- **WORK INSTRUCTIONS**: Every line containing "along" should be identified and copied from the data below.

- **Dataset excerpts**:
---------------
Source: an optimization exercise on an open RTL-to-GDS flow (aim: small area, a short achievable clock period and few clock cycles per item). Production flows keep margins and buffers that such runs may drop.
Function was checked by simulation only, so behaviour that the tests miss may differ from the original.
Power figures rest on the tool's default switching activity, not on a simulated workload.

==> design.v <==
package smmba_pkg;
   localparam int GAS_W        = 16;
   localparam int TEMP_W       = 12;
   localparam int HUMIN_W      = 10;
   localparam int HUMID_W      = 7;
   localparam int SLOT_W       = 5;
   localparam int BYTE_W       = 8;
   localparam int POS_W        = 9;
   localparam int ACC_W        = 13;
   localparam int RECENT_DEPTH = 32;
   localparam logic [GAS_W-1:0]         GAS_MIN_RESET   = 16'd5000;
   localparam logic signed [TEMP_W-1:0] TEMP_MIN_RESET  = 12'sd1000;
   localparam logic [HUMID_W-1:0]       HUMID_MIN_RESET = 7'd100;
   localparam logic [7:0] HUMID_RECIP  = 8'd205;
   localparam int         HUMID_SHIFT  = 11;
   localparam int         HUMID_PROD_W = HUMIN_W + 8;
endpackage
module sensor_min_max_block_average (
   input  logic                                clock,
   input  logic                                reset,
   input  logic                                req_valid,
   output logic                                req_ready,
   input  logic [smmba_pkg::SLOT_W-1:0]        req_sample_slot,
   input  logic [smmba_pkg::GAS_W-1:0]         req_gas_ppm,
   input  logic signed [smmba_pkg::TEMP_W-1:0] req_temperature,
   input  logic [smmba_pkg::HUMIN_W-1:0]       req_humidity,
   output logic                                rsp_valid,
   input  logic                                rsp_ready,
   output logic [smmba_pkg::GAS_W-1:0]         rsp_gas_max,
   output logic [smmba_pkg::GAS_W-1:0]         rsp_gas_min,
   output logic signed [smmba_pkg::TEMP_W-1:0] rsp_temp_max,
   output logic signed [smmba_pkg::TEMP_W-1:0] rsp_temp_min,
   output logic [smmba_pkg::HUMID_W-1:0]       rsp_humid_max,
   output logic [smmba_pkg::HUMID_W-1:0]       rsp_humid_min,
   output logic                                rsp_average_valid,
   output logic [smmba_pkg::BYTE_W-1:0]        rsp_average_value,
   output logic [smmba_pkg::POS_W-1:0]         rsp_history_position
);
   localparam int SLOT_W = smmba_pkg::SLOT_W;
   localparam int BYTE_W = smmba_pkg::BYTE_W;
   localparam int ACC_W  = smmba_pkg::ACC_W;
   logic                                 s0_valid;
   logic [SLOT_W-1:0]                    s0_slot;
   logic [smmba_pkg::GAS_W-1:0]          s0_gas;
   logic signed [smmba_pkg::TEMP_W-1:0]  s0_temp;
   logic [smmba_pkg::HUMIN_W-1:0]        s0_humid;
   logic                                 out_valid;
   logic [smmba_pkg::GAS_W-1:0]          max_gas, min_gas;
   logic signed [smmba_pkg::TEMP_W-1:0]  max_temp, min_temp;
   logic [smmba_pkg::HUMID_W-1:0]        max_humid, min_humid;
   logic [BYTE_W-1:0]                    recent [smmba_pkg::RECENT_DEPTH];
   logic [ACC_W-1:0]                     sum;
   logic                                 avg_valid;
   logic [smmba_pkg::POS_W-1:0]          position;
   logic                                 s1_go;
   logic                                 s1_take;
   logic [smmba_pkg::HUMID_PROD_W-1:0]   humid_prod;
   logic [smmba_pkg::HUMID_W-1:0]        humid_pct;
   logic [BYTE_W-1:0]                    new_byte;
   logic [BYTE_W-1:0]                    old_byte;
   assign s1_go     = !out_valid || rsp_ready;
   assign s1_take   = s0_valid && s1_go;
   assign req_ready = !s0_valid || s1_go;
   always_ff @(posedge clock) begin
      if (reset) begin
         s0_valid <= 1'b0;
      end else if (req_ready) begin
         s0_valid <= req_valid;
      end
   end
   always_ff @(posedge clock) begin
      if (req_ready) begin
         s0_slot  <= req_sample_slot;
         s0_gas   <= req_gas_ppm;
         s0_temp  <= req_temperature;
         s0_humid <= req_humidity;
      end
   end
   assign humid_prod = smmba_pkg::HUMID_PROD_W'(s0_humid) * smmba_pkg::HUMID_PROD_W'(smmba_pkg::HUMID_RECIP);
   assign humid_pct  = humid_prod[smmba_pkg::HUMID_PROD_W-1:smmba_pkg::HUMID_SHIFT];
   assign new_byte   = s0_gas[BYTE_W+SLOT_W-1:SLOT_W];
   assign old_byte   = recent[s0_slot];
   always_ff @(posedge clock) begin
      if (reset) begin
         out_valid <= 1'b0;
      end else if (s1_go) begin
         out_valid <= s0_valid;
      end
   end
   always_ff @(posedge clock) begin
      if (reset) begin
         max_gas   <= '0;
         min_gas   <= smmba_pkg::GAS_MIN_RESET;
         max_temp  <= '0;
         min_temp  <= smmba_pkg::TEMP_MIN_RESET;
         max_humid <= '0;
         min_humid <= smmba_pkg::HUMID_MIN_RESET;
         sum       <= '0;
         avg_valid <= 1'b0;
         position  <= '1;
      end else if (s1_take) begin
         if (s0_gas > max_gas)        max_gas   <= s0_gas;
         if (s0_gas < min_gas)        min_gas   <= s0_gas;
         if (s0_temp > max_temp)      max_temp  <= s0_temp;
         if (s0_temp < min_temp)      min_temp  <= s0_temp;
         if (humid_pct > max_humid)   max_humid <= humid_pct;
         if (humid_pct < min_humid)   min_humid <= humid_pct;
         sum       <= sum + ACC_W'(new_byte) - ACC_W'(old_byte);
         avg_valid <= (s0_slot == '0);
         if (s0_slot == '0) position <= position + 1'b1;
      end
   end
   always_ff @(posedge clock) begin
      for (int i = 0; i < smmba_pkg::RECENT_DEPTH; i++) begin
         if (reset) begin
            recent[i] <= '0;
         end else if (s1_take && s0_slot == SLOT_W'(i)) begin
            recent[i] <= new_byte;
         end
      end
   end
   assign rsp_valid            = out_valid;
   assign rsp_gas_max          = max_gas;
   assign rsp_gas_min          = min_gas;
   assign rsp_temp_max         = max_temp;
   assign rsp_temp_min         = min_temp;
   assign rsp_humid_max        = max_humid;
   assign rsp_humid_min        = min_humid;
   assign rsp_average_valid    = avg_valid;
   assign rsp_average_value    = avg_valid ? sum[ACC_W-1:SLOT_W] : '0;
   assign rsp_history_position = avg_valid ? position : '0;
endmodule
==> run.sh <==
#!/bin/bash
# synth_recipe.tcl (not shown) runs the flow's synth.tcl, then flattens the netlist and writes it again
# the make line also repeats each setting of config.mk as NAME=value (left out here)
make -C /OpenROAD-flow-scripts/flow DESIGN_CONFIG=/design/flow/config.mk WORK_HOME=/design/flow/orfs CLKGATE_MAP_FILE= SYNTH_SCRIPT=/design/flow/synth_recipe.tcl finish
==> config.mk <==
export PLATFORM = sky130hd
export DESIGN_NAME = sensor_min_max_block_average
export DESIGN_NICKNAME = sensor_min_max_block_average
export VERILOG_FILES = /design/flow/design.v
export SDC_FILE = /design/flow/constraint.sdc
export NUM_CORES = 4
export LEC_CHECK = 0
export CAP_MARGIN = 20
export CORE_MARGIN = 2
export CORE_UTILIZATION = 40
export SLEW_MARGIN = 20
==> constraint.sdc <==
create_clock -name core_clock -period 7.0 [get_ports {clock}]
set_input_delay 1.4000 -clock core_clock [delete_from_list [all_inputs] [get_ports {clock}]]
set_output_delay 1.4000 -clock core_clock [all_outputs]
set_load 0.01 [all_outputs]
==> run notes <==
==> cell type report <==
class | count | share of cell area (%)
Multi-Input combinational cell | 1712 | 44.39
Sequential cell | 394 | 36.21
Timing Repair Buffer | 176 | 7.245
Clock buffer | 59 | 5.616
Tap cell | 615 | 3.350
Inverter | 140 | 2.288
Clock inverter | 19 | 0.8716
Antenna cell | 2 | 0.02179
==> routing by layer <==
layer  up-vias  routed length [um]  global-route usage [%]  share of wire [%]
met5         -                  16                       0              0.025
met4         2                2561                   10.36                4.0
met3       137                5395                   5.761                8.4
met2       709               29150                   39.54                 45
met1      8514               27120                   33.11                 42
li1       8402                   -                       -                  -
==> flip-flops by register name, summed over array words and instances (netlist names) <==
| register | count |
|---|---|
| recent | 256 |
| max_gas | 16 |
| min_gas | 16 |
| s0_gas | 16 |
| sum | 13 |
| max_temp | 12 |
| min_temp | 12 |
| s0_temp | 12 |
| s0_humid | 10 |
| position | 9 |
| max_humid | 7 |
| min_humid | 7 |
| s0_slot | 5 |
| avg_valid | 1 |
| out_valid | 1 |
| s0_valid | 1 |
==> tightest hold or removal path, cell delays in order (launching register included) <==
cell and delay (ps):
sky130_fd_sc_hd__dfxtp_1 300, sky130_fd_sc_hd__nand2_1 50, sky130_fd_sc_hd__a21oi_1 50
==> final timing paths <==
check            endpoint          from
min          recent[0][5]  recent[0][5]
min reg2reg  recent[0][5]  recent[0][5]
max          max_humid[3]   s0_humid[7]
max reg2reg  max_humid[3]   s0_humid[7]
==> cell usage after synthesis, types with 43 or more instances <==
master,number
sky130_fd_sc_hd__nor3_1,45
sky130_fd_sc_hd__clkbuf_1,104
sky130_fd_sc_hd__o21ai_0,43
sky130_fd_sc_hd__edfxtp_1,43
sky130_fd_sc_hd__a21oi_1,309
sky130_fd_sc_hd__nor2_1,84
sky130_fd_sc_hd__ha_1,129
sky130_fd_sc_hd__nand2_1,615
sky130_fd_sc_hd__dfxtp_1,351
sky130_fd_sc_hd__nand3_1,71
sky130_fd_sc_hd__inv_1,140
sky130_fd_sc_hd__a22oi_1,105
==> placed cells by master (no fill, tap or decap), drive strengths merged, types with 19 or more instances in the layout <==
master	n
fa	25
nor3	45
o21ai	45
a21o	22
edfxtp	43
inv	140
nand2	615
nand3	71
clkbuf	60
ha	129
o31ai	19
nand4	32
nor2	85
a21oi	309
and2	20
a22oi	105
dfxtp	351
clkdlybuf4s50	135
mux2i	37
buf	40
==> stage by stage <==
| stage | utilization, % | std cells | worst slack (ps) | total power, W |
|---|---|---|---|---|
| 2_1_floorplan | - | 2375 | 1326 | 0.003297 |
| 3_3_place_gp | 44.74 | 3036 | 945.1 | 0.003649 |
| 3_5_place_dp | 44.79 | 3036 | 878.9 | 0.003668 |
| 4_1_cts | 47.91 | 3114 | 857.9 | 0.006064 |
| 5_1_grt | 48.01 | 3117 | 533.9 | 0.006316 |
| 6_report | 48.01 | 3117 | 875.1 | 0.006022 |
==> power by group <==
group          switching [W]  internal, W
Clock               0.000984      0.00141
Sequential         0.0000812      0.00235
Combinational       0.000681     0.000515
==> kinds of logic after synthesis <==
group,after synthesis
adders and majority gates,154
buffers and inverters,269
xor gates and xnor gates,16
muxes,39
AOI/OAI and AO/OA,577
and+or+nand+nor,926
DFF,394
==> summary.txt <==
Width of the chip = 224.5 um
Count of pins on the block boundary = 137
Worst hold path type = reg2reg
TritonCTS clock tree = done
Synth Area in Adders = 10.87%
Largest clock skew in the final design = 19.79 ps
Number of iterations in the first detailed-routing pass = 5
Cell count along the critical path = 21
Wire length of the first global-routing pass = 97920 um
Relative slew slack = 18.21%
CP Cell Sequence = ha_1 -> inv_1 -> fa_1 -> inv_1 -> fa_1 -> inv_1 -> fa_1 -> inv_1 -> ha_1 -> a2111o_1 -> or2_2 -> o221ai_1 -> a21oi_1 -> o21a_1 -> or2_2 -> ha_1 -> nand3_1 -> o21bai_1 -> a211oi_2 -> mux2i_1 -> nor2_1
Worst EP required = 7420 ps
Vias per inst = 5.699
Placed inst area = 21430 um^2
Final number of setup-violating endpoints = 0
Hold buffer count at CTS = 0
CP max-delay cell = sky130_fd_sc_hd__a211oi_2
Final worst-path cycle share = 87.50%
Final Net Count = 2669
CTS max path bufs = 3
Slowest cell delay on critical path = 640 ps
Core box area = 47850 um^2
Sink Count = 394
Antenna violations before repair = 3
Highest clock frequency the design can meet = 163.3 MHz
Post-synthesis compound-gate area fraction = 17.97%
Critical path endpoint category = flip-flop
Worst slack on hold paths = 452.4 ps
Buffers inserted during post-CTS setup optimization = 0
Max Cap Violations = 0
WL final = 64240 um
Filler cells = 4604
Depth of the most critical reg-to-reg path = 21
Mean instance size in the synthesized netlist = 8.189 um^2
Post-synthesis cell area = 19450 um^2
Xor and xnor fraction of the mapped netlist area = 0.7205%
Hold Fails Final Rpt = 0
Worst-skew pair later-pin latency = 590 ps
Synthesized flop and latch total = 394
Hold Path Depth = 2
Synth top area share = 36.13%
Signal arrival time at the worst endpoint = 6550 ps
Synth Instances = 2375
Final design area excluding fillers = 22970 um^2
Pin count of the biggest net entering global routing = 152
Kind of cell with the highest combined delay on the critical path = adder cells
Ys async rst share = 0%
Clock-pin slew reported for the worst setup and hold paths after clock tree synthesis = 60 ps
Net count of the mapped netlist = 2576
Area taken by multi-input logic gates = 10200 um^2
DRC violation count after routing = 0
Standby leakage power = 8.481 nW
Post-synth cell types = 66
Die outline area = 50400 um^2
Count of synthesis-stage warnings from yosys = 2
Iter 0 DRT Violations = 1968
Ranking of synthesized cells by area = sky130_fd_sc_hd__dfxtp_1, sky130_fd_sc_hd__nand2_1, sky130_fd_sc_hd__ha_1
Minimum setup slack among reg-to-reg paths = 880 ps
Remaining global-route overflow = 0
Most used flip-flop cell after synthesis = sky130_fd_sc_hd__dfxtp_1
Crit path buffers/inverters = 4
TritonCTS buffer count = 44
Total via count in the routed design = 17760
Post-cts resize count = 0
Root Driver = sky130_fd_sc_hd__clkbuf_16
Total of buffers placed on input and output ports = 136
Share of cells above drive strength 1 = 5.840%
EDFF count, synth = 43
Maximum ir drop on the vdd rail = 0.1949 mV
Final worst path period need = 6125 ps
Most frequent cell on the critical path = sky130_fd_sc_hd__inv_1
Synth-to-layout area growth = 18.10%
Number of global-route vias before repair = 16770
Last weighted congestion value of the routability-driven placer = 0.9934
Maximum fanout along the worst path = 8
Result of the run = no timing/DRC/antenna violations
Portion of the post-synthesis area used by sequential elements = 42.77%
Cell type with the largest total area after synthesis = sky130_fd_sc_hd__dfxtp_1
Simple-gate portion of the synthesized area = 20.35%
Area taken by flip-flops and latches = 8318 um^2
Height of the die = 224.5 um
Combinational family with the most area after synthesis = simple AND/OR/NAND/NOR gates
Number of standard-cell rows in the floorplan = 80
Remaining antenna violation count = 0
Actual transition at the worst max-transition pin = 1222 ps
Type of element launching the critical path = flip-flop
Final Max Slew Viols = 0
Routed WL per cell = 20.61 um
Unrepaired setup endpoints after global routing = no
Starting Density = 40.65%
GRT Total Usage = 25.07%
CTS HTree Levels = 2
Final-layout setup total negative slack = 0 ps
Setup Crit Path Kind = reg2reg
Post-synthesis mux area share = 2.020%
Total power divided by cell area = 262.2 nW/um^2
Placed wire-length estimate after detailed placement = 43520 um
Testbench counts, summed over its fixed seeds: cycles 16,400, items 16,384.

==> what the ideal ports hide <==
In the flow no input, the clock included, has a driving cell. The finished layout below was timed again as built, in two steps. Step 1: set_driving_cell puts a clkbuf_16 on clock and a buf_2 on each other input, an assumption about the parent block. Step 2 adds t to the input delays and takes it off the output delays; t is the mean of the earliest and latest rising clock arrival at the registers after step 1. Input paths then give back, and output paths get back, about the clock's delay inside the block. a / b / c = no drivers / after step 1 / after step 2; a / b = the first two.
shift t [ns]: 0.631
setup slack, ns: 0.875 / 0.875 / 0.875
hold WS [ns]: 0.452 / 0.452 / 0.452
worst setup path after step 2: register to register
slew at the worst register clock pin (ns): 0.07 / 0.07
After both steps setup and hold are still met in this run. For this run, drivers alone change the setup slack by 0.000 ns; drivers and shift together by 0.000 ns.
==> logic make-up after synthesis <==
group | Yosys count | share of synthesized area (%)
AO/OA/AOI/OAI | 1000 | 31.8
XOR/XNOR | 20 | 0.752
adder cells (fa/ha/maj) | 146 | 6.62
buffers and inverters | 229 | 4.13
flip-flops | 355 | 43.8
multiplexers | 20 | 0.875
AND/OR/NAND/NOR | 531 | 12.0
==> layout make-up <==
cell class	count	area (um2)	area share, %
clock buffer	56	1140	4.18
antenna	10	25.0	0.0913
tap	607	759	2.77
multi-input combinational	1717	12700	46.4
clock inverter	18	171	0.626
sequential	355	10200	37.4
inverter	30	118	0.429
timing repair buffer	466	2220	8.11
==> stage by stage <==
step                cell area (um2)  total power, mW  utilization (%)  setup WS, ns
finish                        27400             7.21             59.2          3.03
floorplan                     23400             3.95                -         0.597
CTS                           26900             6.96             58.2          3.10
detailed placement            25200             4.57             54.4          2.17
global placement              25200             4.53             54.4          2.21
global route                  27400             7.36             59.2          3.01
---------------
- **TASK RESULT**:
Cell count along the critical path = 21
Maximum fanout along the worst path = 8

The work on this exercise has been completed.